Chapter 2
The first thing I felt was shock at how cold he felt through the longjohns. I was freezing and his flesh felt colder than mine. His slim, muscular body was vibrating like a tuning fork. My natural tendencies rushed to the surface and all I could think of was how to help him. I began rubbing his arms briskly, then thought of frostbite and stopped, frustrated. Finally I just fitted my body to his as best I could and held him. I didn’t have a lot of body heat to share, but I willed what I did have into him. I pressed closer, suddenly remembering something I had witnessed a few weeks after meeting him.
We had worked a case involving the kidnapping of a young woman in quite an unusual manner. We were getting all the unusual cases, the ones involving more than the usual rote or protocols. Pendergast had gotten a rep for cracking the strange cases, the unbelievable; for asking kooky questions; for expressing questionable opinions and possibilities. He began to be known as Mulder. Enter me, a forensic pathologist interested in profiling, willing to work wherever and with whomever, and it was almost an afterthought that I would become his Scully. I don’t think he’d ever seen the show, but he knew who Mulder and Scully were the way he seemed to know everything else. I realized this one night while we huddled behind a row of garbage cans on stakeout. I heard a strange noise, a sort of hiss-pop, and glanced at him, whispering, “What’s out there?”
He had turned luminous silver eyes on me, one eyebrow raised and tongue firmly in cheek, and replied, “Why the truth, doctor. The truth is out there.” His lips had twitched minutely before he turned to peer around the cans again. I never did find out what the noise was and, to tell the truth, I was too busy trying to suppress a snort of laughter to care. That night stands out in my memory because it was the first time I began to see the real Pendergast, not just the legend who turned heads when he strode obliviously through FBI buildings or the dragon who’d campaigned strenuously against being assigned a partner, if only temporary, part-time, and for teaching purposes. He’d continued to awe and amaze me on a regular basis, but he no longer scared me.

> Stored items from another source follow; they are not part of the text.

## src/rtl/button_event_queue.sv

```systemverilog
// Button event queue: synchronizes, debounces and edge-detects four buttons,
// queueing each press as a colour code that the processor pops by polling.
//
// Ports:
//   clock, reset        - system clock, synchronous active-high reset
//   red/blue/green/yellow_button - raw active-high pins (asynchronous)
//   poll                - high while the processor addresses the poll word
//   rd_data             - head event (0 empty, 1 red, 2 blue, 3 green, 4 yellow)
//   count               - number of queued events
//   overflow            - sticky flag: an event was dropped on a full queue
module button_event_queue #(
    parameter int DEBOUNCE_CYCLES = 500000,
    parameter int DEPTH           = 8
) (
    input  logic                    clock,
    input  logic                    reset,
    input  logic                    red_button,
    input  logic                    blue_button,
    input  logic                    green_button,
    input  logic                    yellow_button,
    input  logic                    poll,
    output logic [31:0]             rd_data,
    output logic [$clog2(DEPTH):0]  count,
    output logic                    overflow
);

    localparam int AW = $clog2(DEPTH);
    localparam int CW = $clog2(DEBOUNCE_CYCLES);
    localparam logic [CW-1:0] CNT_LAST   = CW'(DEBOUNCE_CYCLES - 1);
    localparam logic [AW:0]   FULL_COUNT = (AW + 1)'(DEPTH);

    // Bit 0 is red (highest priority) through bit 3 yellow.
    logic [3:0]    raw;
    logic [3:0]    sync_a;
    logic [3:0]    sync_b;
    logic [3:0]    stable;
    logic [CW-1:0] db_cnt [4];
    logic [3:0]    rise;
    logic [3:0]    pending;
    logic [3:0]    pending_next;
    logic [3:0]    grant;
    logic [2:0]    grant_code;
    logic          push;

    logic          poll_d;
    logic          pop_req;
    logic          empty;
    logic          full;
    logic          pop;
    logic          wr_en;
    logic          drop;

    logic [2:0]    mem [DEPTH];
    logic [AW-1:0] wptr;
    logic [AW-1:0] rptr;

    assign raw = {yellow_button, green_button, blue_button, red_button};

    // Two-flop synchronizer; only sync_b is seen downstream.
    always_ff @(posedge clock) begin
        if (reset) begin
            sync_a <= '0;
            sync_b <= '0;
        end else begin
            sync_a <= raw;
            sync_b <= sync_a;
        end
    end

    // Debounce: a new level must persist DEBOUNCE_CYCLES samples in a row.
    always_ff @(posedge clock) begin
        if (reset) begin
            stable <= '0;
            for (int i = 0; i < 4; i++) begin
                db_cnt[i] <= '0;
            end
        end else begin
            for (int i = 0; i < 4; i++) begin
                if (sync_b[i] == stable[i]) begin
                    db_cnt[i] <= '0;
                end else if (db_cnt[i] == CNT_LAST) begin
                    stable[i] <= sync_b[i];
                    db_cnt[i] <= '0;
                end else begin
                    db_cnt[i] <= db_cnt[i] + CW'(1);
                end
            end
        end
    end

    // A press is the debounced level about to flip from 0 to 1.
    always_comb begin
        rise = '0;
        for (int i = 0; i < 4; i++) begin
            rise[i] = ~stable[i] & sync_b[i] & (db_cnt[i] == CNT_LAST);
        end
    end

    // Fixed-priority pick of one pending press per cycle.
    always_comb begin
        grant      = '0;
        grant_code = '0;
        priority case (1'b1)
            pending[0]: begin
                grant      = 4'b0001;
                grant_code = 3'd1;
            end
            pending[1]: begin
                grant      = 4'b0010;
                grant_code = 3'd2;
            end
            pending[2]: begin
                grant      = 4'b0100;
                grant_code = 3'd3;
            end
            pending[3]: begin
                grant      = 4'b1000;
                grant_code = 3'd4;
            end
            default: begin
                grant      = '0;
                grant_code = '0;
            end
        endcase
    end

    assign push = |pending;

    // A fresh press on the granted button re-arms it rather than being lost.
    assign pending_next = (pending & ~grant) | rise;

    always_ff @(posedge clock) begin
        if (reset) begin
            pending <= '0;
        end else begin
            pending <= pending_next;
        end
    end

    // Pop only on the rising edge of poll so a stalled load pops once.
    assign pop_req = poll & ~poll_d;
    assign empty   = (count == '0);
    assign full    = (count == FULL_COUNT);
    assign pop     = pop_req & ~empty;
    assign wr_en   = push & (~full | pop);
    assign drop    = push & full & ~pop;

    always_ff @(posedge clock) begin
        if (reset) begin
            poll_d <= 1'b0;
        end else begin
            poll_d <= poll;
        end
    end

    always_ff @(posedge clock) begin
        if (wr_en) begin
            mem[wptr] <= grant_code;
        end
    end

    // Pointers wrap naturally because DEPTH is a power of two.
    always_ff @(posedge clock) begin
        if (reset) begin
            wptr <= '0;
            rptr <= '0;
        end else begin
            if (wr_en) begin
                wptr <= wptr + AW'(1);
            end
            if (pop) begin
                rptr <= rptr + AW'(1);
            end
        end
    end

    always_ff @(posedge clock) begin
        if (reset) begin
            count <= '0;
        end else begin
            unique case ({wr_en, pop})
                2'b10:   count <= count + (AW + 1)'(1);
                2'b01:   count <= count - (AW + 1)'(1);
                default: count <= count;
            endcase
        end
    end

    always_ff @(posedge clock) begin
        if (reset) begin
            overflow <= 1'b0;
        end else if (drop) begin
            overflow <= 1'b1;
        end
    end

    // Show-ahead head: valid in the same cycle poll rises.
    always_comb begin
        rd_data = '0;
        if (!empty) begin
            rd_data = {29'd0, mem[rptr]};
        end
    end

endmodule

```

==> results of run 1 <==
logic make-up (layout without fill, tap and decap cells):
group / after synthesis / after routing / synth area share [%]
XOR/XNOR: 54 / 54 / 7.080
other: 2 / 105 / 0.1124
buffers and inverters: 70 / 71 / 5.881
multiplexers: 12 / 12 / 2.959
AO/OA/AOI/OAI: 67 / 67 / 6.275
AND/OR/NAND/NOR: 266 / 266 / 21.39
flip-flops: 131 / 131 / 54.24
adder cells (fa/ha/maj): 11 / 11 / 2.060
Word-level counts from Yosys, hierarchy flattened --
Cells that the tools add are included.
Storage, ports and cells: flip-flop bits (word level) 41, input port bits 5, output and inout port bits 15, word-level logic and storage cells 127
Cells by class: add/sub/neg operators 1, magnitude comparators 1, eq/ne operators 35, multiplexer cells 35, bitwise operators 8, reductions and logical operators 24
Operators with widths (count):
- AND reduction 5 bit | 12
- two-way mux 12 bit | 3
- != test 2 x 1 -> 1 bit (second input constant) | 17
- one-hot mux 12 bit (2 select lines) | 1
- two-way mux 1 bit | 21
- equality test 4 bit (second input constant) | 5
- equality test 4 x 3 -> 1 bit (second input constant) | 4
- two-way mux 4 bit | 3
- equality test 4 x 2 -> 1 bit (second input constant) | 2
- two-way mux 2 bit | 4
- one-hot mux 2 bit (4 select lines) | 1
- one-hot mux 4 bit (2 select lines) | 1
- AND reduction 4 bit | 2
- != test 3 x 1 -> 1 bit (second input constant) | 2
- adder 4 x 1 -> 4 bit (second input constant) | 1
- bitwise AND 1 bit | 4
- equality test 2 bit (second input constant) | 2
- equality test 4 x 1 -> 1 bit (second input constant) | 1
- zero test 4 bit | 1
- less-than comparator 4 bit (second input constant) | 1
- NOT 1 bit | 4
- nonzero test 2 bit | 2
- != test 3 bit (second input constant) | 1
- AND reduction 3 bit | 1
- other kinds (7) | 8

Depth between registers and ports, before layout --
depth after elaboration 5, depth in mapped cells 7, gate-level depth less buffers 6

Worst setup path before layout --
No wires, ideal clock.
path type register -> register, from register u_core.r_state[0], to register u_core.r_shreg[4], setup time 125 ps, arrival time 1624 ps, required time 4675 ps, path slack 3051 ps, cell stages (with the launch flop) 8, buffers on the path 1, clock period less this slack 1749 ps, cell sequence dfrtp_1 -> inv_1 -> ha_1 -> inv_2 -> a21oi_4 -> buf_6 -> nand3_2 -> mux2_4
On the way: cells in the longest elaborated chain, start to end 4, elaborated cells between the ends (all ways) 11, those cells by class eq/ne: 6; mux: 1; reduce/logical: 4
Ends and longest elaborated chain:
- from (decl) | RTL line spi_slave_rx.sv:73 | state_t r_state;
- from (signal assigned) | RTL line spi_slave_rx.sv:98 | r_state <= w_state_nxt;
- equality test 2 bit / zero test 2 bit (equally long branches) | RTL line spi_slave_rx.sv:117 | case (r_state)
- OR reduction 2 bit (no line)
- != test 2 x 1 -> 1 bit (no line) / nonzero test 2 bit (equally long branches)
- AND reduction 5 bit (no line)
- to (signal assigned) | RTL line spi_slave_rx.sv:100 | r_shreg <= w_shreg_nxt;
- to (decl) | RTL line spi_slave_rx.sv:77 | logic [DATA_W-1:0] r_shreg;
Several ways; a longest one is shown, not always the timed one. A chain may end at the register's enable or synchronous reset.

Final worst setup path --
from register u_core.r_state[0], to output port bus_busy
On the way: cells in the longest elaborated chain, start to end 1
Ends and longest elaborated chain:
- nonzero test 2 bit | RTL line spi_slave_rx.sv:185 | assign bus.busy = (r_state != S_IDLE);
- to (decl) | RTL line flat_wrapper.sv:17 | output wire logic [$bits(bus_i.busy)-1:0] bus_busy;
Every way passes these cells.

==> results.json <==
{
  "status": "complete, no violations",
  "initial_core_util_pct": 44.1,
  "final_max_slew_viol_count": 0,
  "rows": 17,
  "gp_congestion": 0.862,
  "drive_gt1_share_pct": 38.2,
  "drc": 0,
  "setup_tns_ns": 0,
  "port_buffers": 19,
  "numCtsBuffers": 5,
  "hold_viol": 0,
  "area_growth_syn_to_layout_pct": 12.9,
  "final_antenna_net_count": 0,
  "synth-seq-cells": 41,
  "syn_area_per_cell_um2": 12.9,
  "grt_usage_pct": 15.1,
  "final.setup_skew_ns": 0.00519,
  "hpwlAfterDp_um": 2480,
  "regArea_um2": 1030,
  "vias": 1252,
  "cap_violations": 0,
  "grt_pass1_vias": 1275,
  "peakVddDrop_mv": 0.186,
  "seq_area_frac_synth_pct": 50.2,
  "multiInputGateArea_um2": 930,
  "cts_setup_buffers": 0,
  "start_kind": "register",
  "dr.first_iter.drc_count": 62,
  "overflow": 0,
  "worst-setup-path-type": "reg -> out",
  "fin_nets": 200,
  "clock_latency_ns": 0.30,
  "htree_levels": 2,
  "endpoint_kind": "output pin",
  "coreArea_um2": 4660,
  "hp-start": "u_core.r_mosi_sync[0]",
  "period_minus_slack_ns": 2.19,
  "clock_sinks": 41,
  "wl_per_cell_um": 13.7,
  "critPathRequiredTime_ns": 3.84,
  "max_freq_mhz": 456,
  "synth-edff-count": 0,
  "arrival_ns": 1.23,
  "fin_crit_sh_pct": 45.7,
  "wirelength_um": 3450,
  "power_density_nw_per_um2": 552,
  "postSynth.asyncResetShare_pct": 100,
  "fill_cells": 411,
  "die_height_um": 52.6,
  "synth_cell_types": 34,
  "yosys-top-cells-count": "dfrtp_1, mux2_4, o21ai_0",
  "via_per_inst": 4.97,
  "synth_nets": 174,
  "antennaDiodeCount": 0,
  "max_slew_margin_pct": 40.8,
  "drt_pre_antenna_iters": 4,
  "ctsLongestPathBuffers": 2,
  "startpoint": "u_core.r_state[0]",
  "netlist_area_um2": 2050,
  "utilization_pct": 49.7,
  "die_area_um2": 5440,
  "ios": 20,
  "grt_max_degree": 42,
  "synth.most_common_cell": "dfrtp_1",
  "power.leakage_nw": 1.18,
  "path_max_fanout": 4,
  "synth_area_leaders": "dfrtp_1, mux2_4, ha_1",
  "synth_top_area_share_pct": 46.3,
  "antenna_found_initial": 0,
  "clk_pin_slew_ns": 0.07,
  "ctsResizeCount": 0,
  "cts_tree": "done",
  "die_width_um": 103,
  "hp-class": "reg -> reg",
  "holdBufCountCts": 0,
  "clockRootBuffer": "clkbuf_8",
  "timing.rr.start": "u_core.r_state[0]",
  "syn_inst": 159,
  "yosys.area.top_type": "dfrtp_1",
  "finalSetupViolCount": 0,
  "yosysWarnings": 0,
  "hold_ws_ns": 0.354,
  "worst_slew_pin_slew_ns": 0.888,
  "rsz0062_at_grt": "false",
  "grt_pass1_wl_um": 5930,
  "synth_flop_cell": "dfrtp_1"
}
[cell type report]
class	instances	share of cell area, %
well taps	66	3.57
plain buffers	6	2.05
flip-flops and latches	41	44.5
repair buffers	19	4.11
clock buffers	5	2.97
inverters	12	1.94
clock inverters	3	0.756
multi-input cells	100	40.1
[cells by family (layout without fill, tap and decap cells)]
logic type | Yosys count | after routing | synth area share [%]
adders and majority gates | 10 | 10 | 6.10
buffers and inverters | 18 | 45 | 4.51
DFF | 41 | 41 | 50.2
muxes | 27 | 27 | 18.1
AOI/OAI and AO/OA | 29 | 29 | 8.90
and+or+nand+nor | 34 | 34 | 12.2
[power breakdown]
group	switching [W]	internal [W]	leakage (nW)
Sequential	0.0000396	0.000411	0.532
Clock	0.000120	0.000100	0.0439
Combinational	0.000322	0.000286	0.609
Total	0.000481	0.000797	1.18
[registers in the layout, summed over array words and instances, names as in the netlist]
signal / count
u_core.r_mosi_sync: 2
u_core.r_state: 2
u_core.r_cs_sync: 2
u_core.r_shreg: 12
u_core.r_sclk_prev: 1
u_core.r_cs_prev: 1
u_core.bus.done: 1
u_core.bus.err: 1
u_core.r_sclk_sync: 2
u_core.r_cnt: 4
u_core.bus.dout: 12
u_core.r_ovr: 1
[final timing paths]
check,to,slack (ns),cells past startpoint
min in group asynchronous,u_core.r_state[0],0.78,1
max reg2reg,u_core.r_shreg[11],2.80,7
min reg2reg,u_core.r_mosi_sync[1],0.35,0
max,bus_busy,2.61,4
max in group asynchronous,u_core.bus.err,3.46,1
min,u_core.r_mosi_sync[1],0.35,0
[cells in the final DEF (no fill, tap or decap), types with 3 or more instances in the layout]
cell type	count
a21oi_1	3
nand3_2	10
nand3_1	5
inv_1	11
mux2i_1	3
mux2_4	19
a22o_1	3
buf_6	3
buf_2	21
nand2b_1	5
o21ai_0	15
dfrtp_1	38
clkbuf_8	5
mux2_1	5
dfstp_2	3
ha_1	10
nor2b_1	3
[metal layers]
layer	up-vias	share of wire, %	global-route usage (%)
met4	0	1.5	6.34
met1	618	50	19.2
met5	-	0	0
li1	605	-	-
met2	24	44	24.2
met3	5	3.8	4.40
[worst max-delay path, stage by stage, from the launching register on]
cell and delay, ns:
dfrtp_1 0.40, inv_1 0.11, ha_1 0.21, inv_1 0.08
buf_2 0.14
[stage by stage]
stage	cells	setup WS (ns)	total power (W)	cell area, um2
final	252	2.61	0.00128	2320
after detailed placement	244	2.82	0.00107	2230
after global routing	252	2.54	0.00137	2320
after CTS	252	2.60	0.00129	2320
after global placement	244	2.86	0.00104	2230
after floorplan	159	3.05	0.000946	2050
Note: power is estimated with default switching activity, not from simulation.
[src/rtl/pipe_skid_reg.sv]
// Pipeline stage register with valid/ready handshake, 2-entry skid buffer,
// synchronous flush and a saturating stall counter. in_ready comes from a flop.
module pipe_skid_reg #(
    parameter int               WIDTH   = 16,
    parameter logic [WIDTH-1:0] RST_VAL = '0,
    parameter int               STALL_W = 8
) (
    input  logic               clk,
    input  logic               rst,
    input  logic               flush,
    input  logic               in_valid,
    output logic               in_ready,
    input  logic [WIDTH-1:0]   in_data,
    output logic               out_valid,
    input  logic               out_ready,
    output logic [WIDTH-1:0]   out_data,
    output logic [STALL_W-1:0] stall_cnt
);

    typedef enum logic [1:0] {
        EMPTY = 2'd0,
        BUSY  = 2'd1,
        FULL  = 2'd2
    } state_t;

    state_t             state_q, state_d;
    logic [WIDTH-1:0]   main_q, main_d;
    logic [WIDTH-1:0]   skid_q, skid_d;
    logic               in_ready_q, in_ready_d;
    logic               out_valid_q, out_valid_d;
    logic [STALL_W-1:0] stall_q, stall_d;
    logic               acc_in, acc_out;

    assign acc_in  = in_valid & in_ready_q;
    assign acc_out = out_valid_q & out_ready;

    always_comb begin
        state_d = state_q;
        main_d  = main_q;
        skid_d  = skid_q;
        unique case (state_q)
            EMPTY: begin
                if (acc_in) begin
                    state_d = BUSY;
                    main_d  = in_data;
                end
            end
            BUSY: begin
                if (acc_in && acc_out) begin
                    main_d = in_data;
                end else if (acc_in) begin
                    state_d = FULL;
                    skid_d  = in_data;
                end else if (acc_out) begin
                    state_d = EMPTY;
                end
            end
            FULL: begin
                // in_ready is low here, so only a drain can happen
                if (acc_out) begin
                    state_d = BUSY;
                    main_d  = skid_q;
                end
            end
            default: state_d = EMPTY;
        endcase
        if (flush) begin
            state_d = EMPTY;
            main_d  = RST_VAL;
            skid_d  = RST_VAL;
        end
        in_ready_d  = (state_d != FULL);
        out_valid_d = (state_d != EMPTY);
    end

    // Counts every edge with a held beat; flush does not clear it
    always_comb begin
        stall_d = stall_q;
        if (out_valid_q && !out_ready && (stall_q != '1))
            stall_d = stall_q + STALL_W'(1);
    end

    always_ff @(posedge clk or posedge rst) begin
        if (rst) begin
            state_q     <= EMPTY;
            main_q      <= RST_VAL;
            skid_q      <= RST_VAL;
            in_ready_q  <= 1'b1;
            out_valid_q <= 1'b0;
            stall_q     <= '0;
        end else begin
            state_q     <= state_d;
            main_q      <= main_d;
            skid_q      <= skid_d;
            in_ready_q  <= in_ready_d;
            out_valid_q <= out_valid_d;
            stall_q     <= stall_d;
        end
    end

    assign in_ready  = in_ready_q;
    assign out_valid = out_valid_q;
    assign out_data  = main_q;
    assign stall_cnt = stall_q;

endmodule
[config.mk]
export PLATFORM = sky130hd
export DESIGN_NAME = pipe_skid_reg
export DESIGN_NICKNAME = d
export VERILOG_FILES = /design/src/rtl/pipe_skid_reg.sv
export SDC_FILE = /design/constraint.sdc
export NUM_CORES = 1
export LEC_CHECK = 0
export CAP_MARGIN = 20
export CORE_UTILIZATION = 65
export CTS_CLUSTER_SIZE = 10
export DETAILED_ROUTE_END_ITERATION = 10
export DONT_BUFFER_PORTS = 1
export HOLD_SLACK_MARGIN = 0.02
export PLACE_DENSITY_LB_ADDON = 0.08
export SLEW_MARGIN = 25
export SYNTH_ARGS = -nofsm -noshare
export SYNTH_HDL_FRONTEND = slang
export SYNTH_SLANG_ARGS = --single-unit
export TNS_END_PERCENT = 10
[constraint.sdc]
create_clock -name clk -period 3.2 [get_ports clk]
set_input_delay 0.32 -clock clk [delete_from_list [all_inputs] [get_ports clk]]
set_output_delay 0.32 -clock clk [all_outputs]
set_load 0.03 [all_outputs]
# Word-level counts from Yosys, hierarchy flattened
# Index checks and enable logic that the tools add are counted.
# word_totals
regBits	44
inputBits	21
out_inout_bits	26
# classes
n_addsub	1
eq_ne	8
mux	15
bitwise_logic	2
n_reduce_logical	11
# ops
cell	count
16-bit 2-to-1 mux	7
16-bit case mux with 3 select lines	1
2-bit 2-to-1 mux	6
3-bit != test (second input constant)	3
8-bit by 1-bit adder with 8-bit output (second input constant)	1
8-bit != test (second input constant)	1
2-bit case mux with 3 select lines	1
2-bit nonzero test	3
2-bit != test (second input constant)	2
4-bit AND reduction	1
4-bit nonzero test	1
1-bit logical AND	3
3-bit AND reduction	1
1-bit AND	2
2-bit by 1-bit == test with 1-bit output (second input constant)	1
2-bit == test (second input constant)	1
2-bit logical NOT	1
1-bit logical NOT	1

# Depth between registers and ports, before layout
# depth
ltp_word	7
depth_mapped	8

# Worst setup path after synthesis
# No wires, ideal clock.
# synth_timing
kind	reg2reg
start	register stall_q[0] (netlist: stall_cnt[0])
end	register stall_q[1] (netlist: stall_cnt[1])
setup_time_ns	0.125
arrival_time_ns	1.678
required_time_ns	3.075
slack_ns	1.397
path_stages_with_launch	5
path_buffers	0
period_less_slack_ns	1.803
path_cell_list	dfrtp_1 > ha_1 > nand3_1 > o311ai_4 > mux2_2
# synth_between
elab_chain_cells	2
# synth_lines
item	line_no	rtl
from (decl)	31	logic [STALL_W-1:0] stall_q, stall_d;
from (signal assigned)	97	stall_q <= stall_d;
parallel branches: the longest is 2 deep, another holds 8-bit by 1-bit adder with 8-bit output	n/a	
# Several ways; the timed one is not identified.
# A chain may end at the register's enable or synchronous reset.

# Worst setup path in the final report
# layout_timing
start	register out_valid_q (netlist: out_valid)
end	register main_q[15] (netlist: out_data[15])
# layout_between
elab_chain_cells	4
# layout_lines
item	line_no	rtl
from (decl)	30	logic out_valid_q, out_valid_d;
from (signal assigned)	96	out_valid_q <= out_valid_d;
1-bit AND *	35	assign acc_out = out_valid_q & out_ready;
1-bit logical AND	49	if (acc_in && acc_out) begin
3-bit != test (no source line)	n/a	
4-bit AND reduction (no source line) *	n/a	
to (signal assigned)	93	main_q <= main_d;
to (decl)	27	logic [WIDTH-1:0] main_q, main_d;
# Every way passes the cells marked *; elsewhere a longest branch is shown, timed or not.

==> flow_summary_export.csv <==
group,metric,value,unit
setup_path,critPathRequiredTime,3.39,ns
sta,grt_setup_unrepaired,"false",
sta,finalSetupViolCount,0,
clock_tree,cts_max_level,2,
synth,yosysSeqAreaShare,0.5078,
die,initial_utilization,0.6996,
pwr,ir_drop,461.6,uV
global_routing,globalRouteTotalUtil,0.2753,
placed_design,dpl.hpwl,3064,microns
clock_tree,cts_resized,0,
synth,synth_compound_area_frac,0.1758,
synth,synth_warnings,0,
sta,worst_slew_pin_slew,0.8401,ns
run,drv_cap,0,
clock_tree,cts_sinks,44,
die,die_area,3575,sq um
synth,postSynthCellCount,207,
clock_tree,clock_path_buffers,2,
die,die_y,59.79,microns
synth,syn_area,2171,sq um
routing,drc_errors,0,
routing,routed_wl,4382,microns
routing,vias,1514,
synth,syn-num-nets,233,
global_routing,overflow,0,
routing,drt_iter0_markers,153,
sta,slew_headroom,0.4396,
global_routing,antenna_found_initial,0,
sta,slew_violations,0,
synth,synth_cell_type_count,36,
synth,synth_top_area_frac,0.4957,
min_path,hp-class,"in -> reg",
sta,fmax,410.2,MHz
setup_path,cp_max_fo,18,
synth,yosys.area_share.xor_xnor,0.03228,
global_routing,grt_max_degree,45,
finish,multi_input_area,963.4,sq um
die,rows,20,
setup_path,arrival,2.63,ns
routing,drt_first_pass_iters,5,
clock_tree,cts_tree,"built",
min_path,worstHoldPathCells,2,
synth,synthSimpleGateAreaFrac,0.1233,
global_routing,grt_pass1_wl,6982,microns
setup_path,worst-setup-path-type,"reg -> reg",
pwr,total_power,1.506,mW
routing,ant_nets,0,
routing,avgViaCountPerCell,6.032,
clock_tree,cts_hold_buf,3,
clock_tree,clkSlewWorstSetupHoldPaths,0.12,ns
synth,synth_seq_cells,44,
synth,synth_top_family_by_area,"compound AO/OA/AOI/OAI gates",
finish,fillers,261,
status,status,"finished, final reports clean",
clock_tree,numCtsBuffers,5,
die,fp.coreArea,3103,sq um
placed_design,port_buffers,0,
die,io_pins,47,
synth,synthTopCellsByArea,"dfrtp_1 (50%), a21oi_1 (7.4%), mux2i_1 (7.4%), nand2_1 (6.7%), a211oi_1 (4.8%)",
routing,wl_per_cell,17.46,microns
finish,fin_nets,233,
synth,yosysTopAreaCell,"dfrtp_1",
setup_path,cp-start-kind,"register",
finish,syn2layout_area_growth,2.536,%
clock_tree,cts_setup_buffers,0,
clock_tree,cts_root_buffer,"clkbuf_4",
synth,synth.mux.area_fraction,0.07896,
clock_tree,clk_latency,0.35,ns
sta,hold_viol_final,0,
sta,skew,0.008648,ns
finish,final_cell_mix,"dfrtp_1 (43), nand2_1 (39), a21oi_1 (32), mux2i_1 (16), a211oi_1 (14)",
min_path,worstHoldStart,"in_data[14]",
sta,setup_tns,0,ns
finish,ff_latch_area,1102,sq um
setup_path,rr_worst_depth,4,
setup_path,r2r_slack,0.76,ns
synth,synth.avg_cell_area,10.49,sq um
setup_path,rr_endpoint,"out_data[15]",
sta,fin_crit_sh,0.7619,
placed_design,gp_congestion,0.8834,
synth,synth_adder_area_share,0.03343,
finish,final_common_cell,"dfrtp_1",
pwr,pwr_density_cell,676.7,nW/um^2
setup_path,crit_path_end_kind,"register",
finish,drive_gt1_frac,0.09662,
sta,finalCriticalPeriod,2.438,ns
global_routing,grt_pass1_vias,1467,
die,die_w,59.79,microns
min_path,min_to,"skid_q[14]",
finish,antenna_cells,0,
setup_path,timing.rr.start,"out_valid",
pwr,p_leak,0.9297,nW
-- worst max path at each step --
stage                 startpoint      endpoint
finish                 out_valid  out_data[15]
CTS                    out_valid  out_data[13]
floorplan           stall_cnt[0]  stall_cnt[1]
global placement       out_valid   out_data[8]
detailed placement     out_valid  out_data[15]
global route           out_valid  out_data[11]
-- metal layers --
metal,share of wire,track usage
met1,0.42,0.3712
met2,0.49,0.4206
met3,0.083,0.09740
met5,0,0
met4,0.010,0.08306
-- final cells by class --
type                            count  area share
Sequential cell                    44      0.4952
Multi-Input combinational cell    146      0.4328
Tap cell                           44     0.02473
Clock buffer                        6     0.01855
Timing Repair Buffer                5     0.01799
Inverter                            5    0.008432
Clock inverter                      1    0.002248
-- cells in the mapped netlist --
cell	number
nand2_1	39
a211oi_2	2
mux2i_1	16
o311ai_4	1
o32ai_1	1
a22oi_4	1
nor4_1	1
dfrtp_1	43
dfstp_2	1
o21bai_1	1
clkbuf_1	3
xnor2_1	2
xor2_1	6
nor2_1	6
nand2_2	1
nor3_1	2
buf_6	1
a211oi_1	14
maj3_1	1
o21ai_0	1
and2_0	1
ha_1	5
a21oi_4	1
a31oi_1	1
and2_2	1
buf_2	2
buf_4	4
buf_1	1
nand4_1	2
nand3_1	5
buf_12	1
nor3b_4	1
a21oi_1	32
inv_1	5
or2_2	1
mux2_2	1
-- worst max-delay path, stage by stage, from the launching register on --
cell and delay, ns:
dfrtp_1 0.67, nand2_1 0.24, a22oi_4 0.44, and2_0 0.75
a211oi_1 0.18
-- state kept, by name, summed over array words and instances, names as in the netlist --
signal and count:
out_valid 1, out_data 16, skid_q 16, stall_cnt 8, state_q 2, in_ready 1
-- metrics by stage --
| stage | setup WS (ns) | cell area (sq um) | instances | util | hold WS, ns |
|---|---|---|---|---|---|
| detailed placement | 0.7920 | 2155 | 241 | 0.6944 | 0.3705 |
| CTS | 0.7720 | 2231 | 251 | 0.7190 | 0.07389 |
| finish | 0.7620 | 2226 | 251 | 0.7173 | 0.08362 |
| global route | 0.6118 | 2226 | 251 | 0.7173 | 0.06715 |
| global placement | 0.9333 | 2155 | 241 | 0.6944 | 0.3537 |
| floorplan | 1.397 | 2171 | 207 | - | 0.4507 |
-- power breakdown --
part | leakage (nW) | total, mW | switching (mW) | internal [mW]
sequential | 0.585 | 0.915 | 0.266 | 0.650
combinational | 0.317 | 0.341 | 0.205 | 0.136
clock | 0.0281 | 0.250 | 0.169 | 0.0812
total | 0.930 | 1.51 | 0.640 | 0.867
-- kinds of logic (layout without fill, tap and decap cells) --
family / after synthesis / in the layout
simple gates: 60 / 60
flops: 44 / 44
buf+inv: 17 / 17
fa+ha+maj: 6 / 6
compound gates: 55 / 55
xor+xnor: 8 / 8
mux: 17 / 17
Power figures use the tool's default switching activity.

Anyway, we finally found the girl, and I provided cover as Pendergast pulled her from the hole where she’d been for nearly two weeks. She came up sobbing, reaching out to him, and when her feet found solid purchase she’d clutched at him madly, throwing her arms about him. An unnameable expression flitted across his fine features; sort of a mixture of repulsion and terror, and his body had stiffened perceptibly, before, with an obvious effort, he’d put his arms around her, offering the comfort she needed. I saw the cost to him and admired him anew for his strength, wondering if anyone ever touched him. I thought perhaps he would’ve been the loneliest person I’d ever known, had he not been so comfortable with himself. It seemed as though, even when surrounded by a group of people hanging onto his every word, he was alone.
Now I held him tighter, hoping he wasn’t steeling himself to my touch, so desperate for a little warmth that he had to force himself to touch me. I found myself automatically pulling back a little at this thought, and pressed into him again. I thought the action must be warming him, because it seemed to make me colder. A sudden pain hit my back and I sucked air through my teeth.
“C-Cat.” He was speaking into my neck. His breath sent a shiver spiraling down through me. “Th-there is something we can do. A way to get w-warm.”
I felt my eyebrows climb. Surely he wasn’t suggesting... Then I knew it didn’t matter. Hearing his stuttering vulnerability at that moment, I would’ve done anything he asked. I probably would’ve at any moment. I waited.